Entries provided:

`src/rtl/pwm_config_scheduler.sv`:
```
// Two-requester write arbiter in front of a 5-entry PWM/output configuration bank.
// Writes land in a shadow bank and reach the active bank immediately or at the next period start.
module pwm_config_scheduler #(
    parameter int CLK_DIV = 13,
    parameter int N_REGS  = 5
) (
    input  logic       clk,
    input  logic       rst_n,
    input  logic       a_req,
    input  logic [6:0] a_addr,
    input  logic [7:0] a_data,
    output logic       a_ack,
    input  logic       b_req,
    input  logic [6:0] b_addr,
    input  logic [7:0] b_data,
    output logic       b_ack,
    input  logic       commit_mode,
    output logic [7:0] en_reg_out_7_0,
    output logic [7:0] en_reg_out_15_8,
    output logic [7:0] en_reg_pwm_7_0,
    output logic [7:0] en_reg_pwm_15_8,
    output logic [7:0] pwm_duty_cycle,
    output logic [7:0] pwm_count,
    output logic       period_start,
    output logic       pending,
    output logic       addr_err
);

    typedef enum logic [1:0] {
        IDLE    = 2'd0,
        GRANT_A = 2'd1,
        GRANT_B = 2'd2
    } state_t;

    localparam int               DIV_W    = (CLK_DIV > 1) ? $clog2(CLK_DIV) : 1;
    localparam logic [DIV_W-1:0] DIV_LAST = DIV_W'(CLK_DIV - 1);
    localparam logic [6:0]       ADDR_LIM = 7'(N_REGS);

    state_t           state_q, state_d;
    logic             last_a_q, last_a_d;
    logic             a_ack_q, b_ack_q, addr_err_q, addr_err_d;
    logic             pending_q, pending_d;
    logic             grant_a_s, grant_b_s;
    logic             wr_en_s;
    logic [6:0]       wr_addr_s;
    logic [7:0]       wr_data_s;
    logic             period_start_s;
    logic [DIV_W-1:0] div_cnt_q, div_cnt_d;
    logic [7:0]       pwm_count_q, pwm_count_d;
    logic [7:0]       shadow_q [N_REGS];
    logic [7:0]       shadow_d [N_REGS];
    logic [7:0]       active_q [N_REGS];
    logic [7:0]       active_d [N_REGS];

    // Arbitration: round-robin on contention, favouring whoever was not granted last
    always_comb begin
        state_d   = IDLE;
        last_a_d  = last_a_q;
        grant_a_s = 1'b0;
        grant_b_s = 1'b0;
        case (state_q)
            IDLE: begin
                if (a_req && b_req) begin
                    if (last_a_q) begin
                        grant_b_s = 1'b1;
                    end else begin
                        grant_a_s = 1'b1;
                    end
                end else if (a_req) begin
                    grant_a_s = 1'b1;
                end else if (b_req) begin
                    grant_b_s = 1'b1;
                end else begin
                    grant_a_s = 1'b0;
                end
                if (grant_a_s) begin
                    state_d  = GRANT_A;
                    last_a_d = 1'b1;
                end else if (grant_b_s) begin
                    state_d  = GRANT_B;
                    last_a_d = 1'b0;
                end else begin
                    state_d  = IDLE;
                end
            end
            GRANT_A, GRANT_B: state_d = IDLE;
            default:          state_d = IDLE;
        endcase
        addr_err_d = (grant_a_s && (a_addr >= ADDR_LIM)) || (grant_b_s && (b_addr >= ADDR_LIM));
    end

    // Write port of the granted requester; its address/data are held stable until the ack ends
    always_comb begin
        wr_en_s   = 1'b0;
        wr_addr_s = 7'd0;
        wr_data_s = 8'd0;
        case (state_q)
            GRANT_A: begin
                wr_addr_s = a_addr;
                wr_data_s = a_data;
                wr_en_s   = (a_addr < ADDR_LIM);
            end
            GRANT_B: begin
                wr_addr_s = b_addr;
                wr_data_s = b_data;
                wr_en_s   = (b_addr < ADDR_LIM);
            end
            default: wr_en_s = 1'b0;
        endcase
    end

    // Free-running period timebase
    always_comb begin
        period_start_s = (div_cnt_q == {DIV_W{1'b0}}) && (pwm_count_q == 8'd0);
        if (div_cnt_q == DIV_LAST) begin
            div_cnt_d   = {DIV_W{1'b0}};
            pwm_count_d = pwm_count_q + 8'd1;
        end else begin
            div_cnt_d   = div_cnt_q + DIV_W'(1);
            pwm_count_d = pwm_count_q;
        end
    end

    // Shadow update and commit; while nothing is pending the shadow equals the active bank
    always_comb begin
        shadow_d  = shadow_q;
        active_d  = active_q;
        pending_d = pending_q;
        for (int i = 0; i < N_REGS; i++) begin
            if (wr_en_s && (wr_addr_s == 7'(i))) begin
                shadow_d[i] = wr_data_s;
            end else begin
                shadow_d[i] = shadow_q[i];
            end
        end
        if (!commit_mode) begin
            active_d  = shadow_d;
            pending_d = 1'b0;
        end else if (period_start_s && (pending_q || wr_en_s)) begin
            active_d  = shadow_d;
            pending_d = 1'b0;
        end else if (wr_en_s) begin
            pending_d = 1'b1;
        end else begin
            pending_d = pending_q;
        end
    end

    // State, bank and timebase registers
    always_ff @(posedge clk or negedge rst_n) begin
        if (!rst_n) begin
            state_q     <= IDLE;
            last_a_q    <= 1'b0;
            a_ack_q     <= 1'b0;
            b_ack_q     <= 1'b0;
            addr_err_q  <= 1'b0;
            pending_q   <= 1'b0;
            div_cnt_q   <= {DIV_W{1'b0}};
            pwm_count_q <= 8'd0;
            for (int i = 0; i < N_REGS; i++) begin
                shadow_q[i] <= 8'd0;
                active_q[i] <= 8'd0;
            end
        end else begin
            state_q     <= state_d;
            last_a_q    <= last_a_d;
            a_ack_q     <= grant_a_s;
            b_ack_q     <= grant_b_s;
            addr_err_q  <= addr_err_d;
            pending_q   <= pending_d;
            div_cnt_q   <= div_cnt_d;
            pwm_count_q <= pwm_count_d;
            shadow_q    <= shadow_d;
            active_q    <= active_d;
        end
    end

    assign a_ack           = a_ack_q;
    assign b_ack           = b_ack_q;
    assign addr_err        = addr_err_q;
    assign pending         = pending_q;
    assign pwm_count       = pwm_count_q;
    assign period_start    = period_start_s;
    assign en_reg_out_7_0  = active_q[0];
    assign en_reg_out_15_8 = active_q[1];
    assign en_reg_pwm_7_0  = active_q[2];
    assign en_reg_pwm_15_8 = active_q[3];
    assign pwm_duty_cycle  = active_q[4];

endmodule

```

...

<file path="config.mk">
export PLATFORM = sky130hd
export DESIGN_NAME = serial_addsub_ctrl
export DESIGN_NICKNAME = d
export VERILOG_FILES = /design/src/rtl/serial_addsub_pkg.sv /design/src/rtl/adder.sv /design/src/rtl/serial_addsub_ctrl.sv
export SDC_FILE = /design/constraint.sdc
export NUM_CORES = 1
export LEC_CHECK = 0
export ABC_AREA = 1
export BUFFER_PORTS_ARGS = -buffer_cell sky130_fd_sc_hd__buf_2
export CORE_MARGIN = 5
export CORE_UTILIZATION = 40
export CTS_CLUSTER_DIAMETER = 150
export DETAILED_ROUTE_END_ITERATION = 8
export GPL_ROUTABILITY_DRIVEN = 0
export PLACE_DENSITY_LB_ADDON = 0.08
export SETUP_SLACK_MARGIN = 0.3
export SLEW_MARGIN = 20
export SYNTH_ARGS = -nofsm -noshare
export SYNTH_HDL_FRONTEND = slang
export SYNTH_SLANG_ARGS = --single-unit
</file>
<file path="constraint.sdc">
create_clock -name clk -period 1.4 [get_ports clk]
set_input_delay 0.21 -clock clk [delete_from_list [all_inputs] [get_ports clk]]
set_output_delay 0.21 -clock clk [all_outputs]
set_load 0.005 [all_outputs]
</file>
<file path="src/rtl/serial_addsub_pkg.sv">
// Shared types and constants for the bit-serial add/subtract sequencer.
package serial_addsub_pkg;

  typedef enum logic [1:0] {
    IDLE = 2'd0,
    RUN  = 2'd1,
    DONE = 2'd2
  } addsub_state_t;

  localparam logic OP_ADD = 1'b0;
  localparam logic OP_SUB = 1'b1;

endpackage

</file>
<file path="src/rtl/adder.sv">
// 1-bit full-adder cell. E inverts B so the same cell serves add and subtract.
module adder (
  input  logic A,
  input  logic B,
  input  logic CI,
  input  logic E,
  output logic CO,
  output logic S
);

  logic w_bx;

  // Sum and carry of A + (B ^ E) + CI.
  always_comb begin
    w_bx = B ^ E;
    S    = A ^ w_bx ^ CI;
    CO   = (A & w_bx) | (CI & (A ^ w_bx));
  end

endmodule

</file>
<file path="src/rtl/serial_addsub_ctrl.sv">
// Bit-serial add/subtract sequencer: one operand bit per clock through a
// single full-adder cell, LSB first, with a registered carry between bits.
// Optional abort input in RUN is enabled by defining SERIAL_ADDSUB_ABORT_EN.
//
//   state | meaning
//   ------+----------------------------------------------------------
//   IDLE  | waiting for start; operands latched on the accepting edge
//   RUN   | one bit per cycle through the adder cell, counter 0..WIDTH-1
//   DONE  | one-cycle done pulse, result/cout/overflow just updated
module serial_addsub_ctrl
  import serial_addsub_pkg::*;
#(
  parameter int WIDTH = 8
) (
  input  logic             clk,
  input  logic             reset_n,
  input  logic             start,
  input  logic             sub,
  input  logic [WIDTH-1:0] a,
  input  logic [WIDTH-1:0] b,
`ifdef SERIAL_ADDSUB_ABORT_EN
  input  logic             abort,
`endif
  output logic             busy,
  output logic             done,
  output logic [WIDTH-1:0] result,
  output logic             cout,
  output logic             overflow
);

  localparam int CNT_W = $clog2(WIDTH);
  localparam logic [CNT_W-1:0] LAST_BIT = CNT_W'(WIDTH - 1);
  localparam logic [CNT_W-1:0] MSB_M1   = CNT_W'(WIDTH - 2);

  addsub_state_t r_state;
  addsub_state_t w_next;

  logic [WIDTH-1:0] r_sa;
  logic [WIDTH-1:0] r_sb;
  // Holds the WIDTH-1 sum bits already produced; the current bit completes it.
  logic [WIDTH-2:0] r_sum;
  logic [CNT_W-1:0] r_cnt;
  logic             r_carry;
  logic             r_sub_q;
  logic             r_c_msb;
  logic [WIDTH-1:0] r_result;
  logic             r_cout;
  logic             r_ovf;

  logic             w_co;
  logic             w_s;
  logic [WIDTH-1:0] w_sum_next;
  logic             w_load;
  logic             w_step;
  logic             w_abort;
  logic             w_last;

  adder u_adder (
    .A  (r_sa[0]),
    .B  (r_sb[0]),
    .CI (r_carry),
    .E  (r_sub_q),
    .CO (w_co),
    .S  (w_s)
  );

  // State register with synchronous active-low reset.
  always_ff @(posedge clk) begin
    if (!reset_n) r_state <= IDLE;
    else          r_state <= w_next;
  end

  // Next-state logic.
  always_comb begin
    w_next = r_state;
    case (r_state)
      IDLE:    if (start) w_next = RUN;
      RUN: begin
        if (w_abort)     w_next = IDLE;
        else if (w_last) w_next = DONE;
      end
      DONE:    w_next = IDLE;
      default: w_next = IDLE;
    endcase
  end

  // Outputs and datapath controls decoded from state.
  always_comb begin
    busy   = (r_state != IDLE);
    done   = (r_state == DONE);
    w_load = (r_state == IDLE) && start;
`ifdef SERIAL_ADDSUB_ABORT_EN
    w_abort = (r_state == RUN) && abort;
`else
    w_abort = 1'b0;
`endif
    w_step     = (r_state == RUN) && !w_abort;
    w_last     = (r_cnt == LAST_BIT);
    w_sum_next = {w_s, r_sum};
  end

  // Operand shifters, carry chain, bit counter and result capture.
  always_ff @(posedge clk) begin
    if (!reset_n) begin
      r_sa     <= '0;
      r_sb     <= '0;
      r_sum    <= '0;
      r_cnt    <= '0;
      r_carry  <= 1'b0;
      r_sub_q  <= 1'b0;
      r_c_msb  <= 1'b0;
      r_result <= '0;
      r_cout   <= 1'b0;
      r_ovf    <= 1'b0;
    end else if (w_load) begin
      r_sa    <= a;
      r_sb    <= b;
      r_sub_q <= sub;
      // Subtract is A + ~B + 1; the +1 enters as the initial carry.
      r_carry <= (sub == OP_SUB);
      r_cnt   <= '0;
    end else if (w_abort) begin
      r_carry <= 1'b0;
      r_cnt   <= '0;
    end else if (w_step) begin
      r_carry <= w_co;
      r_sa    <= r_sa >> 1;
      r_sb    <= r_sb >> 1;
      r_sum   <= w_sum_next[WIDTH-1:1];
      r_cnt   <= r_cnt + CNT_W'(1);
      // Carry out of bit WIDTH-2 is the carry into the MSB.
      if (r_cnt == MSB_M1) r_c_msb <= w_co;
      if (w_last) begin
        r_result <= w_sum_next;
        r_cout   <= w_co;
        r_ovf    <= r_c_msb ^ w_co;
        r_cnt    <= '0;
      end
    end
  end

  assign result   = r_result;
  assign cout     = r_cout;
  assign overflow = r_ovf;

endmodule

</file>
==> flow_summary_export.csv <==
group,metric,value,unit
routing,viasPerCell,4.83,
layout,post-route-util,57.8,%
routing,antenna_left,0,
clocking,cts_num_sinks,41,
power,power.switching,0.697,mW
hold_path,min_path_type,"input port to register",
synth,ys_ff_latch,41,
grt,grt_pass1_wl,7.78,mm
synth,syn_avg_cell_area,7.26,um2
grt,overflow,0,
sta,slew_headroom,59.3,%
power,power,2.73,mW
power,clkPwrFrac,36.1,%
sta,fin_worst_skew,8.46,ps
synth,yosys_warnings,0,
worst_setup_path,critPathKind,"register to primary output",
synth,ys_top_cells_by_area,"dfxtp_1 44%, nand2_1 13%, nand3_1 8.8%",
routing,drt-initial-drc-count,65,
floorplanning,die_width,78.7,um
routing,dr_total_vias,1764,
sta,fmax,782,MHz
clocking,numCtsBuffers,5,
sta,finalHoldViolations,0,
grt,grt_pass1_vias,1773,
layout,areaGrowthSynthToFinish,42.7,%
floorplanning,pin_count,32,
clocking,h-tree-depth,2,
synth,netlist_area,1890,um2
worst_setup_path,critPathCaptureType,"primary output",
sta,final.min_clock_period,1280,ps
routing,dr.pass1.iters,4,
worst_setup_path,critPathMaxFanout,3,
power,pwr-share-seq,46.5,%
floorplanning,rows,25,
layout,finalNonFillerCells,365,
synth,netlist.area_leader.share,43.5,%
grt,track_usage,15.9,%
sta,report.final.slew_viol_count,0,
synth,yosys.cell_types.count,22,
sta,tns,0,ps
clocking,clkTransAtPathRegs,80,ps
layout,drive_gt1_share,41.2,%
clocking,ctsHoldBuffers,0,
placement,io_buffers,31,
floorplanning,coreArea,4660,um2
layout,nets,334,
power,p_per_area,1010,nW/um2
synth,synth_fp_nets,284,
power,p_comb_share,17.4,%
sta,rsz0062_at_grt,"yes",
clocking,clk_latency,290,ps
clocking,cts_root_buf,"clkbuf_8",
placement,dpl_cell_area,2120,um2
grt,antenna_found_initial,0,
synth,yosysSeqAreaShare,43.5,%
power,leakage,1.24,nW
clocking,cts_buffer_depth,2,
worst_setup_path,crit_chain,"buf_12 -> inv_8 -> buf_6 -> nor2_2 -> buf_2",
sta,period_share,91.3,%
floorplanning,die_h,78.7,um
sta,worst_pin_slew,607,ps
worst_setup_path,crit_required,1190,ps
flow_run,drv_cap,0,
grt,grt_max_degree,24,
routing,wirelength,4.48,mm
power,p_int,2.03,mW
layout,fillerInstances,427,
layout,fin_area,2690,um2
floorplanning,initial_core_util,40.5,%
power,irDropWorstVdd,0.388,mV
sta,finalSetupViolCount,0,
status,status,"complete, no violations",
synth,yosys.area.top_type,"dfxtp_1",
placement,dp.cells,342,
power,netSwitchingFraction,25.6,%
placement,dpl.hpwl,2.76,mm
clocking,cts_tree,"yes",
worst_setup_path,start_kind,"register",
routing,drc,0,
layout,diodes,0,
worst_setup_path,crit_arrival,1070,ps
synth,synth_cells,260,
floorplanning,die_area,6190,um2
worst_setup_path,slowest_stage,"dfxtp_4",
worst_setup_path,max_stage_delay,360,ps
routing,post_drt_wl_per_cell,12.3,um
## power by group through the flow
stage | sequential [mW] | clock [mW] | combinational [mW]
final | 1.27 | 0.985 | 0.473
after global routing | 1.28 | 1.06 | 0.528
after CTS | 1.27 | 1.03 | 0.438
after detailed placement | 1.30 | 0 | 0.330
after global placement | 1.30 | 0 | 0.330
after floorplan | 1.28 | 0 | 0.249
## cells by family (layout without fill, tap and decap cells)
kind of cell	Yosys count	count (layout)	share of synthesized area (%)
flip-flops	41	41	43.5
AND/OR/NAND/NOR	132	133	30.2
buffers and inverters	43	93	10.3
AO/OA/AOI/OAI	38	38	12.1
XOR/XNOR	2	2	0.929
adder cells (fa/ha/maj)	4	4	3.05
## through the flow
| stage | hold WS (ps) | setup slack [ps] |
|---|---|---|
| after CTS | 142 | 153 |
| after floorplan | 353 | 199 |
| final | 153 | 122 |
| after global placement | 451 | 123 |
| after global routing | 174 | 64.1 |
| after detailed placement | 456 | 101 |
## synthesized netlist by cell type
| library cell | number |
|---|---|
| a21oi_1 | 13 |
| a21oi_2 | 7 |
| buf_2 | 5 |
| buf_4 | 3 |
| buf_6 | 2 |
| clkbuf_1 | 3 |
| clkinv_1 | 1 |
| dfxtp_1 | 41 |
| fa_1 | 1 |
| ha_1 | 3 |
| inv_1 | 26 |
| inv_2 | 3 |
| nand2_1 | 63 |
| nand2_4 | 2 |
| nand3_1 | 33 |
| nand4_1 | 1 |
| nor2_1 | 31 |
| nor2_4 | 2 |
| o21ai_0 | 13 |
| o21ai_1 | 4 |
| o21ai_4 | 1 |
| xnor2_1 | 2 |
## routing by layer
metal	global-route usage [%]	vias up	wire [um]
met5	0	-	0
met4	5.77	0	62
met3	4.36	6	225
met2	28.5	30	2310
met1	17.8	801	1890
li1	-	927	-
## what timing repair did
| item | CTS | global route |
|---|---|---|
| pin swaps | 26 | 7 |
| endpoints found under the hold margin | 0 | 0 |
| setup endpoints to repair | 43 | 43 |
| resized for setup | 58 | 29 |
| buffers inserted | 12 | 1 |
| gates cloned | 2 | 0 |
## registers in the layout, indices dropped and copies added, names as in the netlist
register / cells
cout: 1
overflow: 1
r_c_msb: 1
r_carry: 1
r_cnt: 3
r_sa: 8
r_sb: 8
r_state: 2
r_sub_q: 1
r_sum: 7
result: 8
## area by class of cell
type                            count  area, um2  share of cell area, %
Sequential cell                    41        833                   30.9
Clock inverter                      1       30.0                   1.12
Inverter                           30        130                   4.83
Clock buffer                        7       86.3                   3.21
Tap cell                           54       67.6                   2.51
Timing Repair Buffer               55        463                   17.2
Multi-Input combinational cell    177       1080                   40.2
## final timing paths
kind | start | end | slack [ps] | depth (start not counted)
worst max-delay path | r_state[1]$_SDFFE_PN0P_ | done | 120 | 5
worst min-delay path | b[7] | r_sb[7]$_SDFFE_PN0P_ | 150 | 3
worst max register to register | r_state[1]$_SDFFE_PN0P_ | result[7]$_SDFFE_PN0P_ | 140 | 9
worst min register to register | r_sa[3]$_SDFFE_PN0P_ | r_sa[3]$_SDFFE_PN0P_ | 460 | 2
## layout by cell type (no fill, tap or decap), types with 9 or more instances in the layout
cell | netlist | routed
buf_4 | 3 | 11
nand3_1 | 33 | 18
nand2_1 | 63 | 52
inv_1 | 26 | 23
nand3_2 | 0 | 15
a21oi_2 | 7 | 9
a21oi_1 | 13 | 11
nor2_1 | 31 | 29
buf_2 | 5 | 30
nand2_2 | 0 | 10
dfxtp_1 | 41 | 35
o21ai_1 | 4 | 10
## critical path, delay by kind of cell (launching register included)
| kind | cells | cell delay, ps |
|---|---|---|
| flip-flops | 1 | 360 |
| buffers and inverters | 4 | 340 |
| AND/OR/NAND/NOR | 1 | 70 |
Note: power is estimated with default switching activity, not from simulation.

Problem to work on:
Find every line above that contains the word "through", and return each one.

Exercise result:
// Bit-serial add/subtract sequencer: one operand bit per clock through a
//   RUN   | one bit per cycle through the adder cell, counter 0..WIDTH-1
## power by group through the flow
## through the flow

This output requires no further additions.